More Guidance

This page provides additional guidance and resources for different user types and use cases.


🎯 For End Users

If you want to use UFO³ to automate your tasks on Windows, Linux, or across multiple devices, here's your learning path:

1. Getting Started (5-10 minutes)

Choose your path based on your needs:

Your Goal Start Here Time
Automate Windows desktop tasks UFO² Quick Start 5 min
Manage Linux servers Linux Quick Start 10 min
Orchestrate multiple devices Galaxy Quick Start 10 min

2. Configure Your Environment (10-20 minutes)

After installation, customize UFO³ to your needs:

Essential Configuration:

Optional Enhancements:

  • RAG Configuration - Add external knowledge sources:
  • Offline help documents
  • Bing search integration
  • Experience learning from past tasks
  • User demonstrations
  • MCP Configuration - Enable tool servers for:
  • Better Office automation
  • Linux command execution
  • Custom tool integration

💡 Configuration Tip: Start with default settings and adjust only what you need. See Configuration Overview for the big picture.

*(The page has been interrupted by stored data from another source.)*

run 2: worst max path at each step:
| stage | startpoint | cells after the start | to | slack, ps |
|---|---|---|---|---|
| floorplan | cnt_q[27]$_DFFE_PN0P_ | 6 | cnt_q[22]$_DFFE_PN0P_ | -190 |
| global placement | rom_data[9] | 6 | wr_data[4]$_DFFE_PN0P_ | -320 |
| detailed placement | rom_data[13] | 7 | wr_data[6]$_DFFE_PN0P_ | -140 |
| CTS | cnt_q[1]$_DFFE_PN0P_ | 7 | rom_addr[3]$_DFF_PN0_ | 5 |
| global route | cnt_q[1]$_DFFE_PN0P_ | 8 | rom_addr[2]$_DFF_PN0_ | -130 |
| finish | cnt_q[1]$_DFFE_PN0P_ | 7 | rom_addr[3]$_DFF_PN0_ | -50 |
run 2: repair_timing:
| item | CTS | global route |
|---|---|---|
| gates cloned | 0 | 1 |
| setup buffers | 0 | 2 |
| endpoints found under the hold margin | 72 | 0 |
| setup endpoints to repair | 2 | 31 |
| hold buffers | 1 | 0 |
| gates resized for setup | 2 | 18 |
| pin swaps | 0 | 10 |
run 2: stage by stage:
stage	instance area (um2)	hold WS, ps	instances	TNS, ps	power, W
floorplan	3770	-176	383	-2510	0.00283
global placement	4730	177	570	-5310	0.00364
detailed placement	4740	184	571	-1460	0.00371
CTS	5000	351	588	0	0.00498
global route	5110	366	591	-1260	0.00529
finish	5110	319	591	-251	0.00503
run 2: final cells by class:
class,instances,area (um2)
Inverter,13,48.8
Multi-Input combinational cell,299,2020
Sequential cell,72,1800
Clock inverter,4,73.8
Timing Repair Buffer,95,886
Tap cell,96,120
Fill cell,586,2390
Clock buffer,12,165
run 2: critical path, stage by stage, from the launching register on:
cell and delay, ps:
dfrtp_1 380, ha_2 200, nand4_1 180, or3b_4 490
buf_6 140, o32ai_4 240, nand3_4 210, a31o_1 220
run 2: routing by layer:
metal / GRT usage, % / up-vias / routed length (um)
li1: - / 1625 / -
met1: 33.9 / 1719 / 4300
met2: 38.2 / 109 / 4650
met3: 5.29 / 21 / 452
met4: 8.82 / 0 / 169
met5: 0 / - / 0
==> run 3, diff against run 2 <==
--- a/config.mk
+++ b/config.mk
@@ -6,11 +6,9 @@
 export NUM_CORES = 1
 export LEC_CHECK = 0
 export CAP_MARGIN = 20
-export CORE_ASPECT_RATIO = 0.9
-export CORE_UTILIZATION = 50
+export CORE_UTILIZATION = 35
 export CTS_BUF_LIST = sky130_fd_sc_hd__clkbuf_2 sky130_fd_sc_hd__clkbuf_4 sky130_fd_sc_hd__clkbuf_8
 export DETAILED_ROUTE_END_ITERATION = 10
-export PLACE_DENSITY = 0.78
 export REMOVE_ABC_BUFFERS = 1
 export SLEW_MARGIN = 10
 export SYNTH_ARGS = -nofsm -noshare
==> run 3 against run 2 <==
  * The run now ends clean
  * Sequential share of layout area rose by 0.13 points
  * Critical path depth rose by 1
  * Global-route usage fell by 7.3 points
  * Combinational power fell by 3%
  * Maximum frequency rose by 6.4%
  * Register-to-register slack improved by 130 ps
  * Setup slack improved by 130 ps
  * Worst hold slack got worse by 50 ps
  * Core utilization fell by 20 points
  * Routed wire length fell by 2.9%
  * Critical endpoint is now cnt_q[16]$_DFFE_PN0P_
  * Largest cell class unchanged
## src/rtl/alu_issue_ctrl.sv

```systemverilog
// Issue/capture sequencer around the registered ALU.
// One op in flight: accept, wait out ALU latency, hold result.
module alu_issue_ctrl #(
  parameter int NUMBITS = 16,
  parameter int CNTBITS = 8
) (
  input  logic               clk,
  input  logic               reset,
  input  logic               in_valid,
  output logic               in_ready,
  input  logic [NUMBITS-1:0] in_a,
  input  logic [NUMBITS-1:0] in_b,
  input  logic [2:0]         in_opcode,
  output logic [NUMBITS-1:0] alu_a,
  output logic [NUMBITS-1:0] alu_b,
  output logic [2:0]         alu_opcode,
  input  logic [NUMBITS-1:0] alu_result,
  input  logic               alu_carryout,
  input  logic               alu_overflow,
  input  logic               alu_zero,
  output logic               out_valid,
  input  logic               out_ready,
  output logic [NUMBITS-1:0] out_result,
  output logic [2:0]         out_flags,
  output logic [CNTBITS-1:0] carry_count,
  output logic [CNTBITS-1:0] ovf_count
);

  typedef enum logic [1:0] {
    S_IDLE,
    S_ISSUE,
    S_WAIT,
    S_HOLD
  } state_t;

  state_t state;
  state_t state_nxt;
  logic   accept;
  logic   capture;

  always_ff @(posedge clk) begin
    if (reset) begin
      state <= S_IDLE;
    end else begin
      state <= state_nxt;
    end
  end

  always_comb begin
    state_nxt = state;
    unique case (state)
      S_IDLE:  if (in_valid) state_nxt = S_ISSUE;
      S_ISSUE: state_nxt = S_WAIT;
      S_WAIT:  state_nxt = S_HOLD;
      S_HOLD:  if (out_ready) state_nxt = S_IDLE;
      default: state_nxt = S_IDLE;
    endcase
  end

  always_comb begin
    in_ready  = 1'b0;
    out_valid = 1'b0;
    capture   = 1'b0;
    unique case (1'b1)
      (state == S_IDLE): in_ready  = 1'b1;
      (state == S_WAIT): capture   = 1'b1;
      (state == S_HOLD): out_valid = 1'b1;
      default: ;
    endcase
  end

  assign accept = in_ready & in_valid;

  always_ff @(posedge clk) begin
    if (reset) begin
      alu_a      <= '0;
      alu_b      <= '0;
      alu_opcode <= 3'b000;
    end else if (accept) begin
      alu_a      <= in_a;
      alu_b      <= in_b;
      alu_opcode <= in_opcode;
    end
  end

  // ALU result register was loaded on the ISSUE edge; take it now
  always_ff @(posedge clk) begin
    if (reset) begin
      out_result <= '0;
      out_flags  <= 3'b000;
    end else if (capture) begin
      out_result <= alu_result;
      out_flags  <= {alu_carryout, alu_overflow, alu_zero};
    end
  end

  always_ff @(posedge clk) begin
    if (reset) begin
      carry_count <= '0;
      ovf_count   <= '0;
    end else if (capture) begin
      if (alu_carryout && (carry_count != '1)) begin
        carry_count <= carry_count + 1'b1;
      end
      if (alu_overflow && (ovf_count != '1)) begin
        ovf_count <= ovf_count + 1'b1;
      end
    end
  end

endmodule

```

3. Learn Core Features (20-30 minutes)

For UFO² Users (Windows Desktop Automation):

Feature Documentation What It Does
Hybrid GUI-API Execution Hybrid Actions Combines UI automation with native API calls for faster, more reliable execution
Knowledge Substrate Knowledge Overview Augments agents with external knowledge (docs, search, experience)
MCP Integration MCP Overview Extends capabilities with custom tools and Office APIs

For Galaxy Users (Multi-Device Orchestration):

Feature Documentation What It Does
Task Constellation Constellation Overview Decomposes tasks into parallel DAGs across devices
Device Capabilities Galaxy Devices Config Routes tasks based on device capabilities and metadata
Asynchronous Execution Constellation Overview Executes subtasks in parallel for faster completion
Agent Interaction Protocol AIP Overview Enables persistent WebSocket communication between devices

4. Troubleshooting & Support

When Things Go Wrong:

  1. Check the FAQ - Common issues and solutions
  2. Review logs - Located in logs/<task-name>/:
    logs/my-task-2025-11-11/
    ├── request.log                    # Request logs
    ├── response.log                   # Response logs
    ├── action_step*.png               # Screenshots at each step
    └── action_step*_annotated.png     # Annotated screenshots
    
  3. Validate configuration:
    python -m ufo.tools.validate_config ufo --show-config
    
  4. Enable debug logging:
    # config/ufo/system.yaml
    LOG_LEVEL: "DEBUG"
    

Get Help:


👨‍💻 For Developers

If you want to contribute to UFO³ or build extensions, here's your development guide:

1. Understand the Architecture (30-60 minutes)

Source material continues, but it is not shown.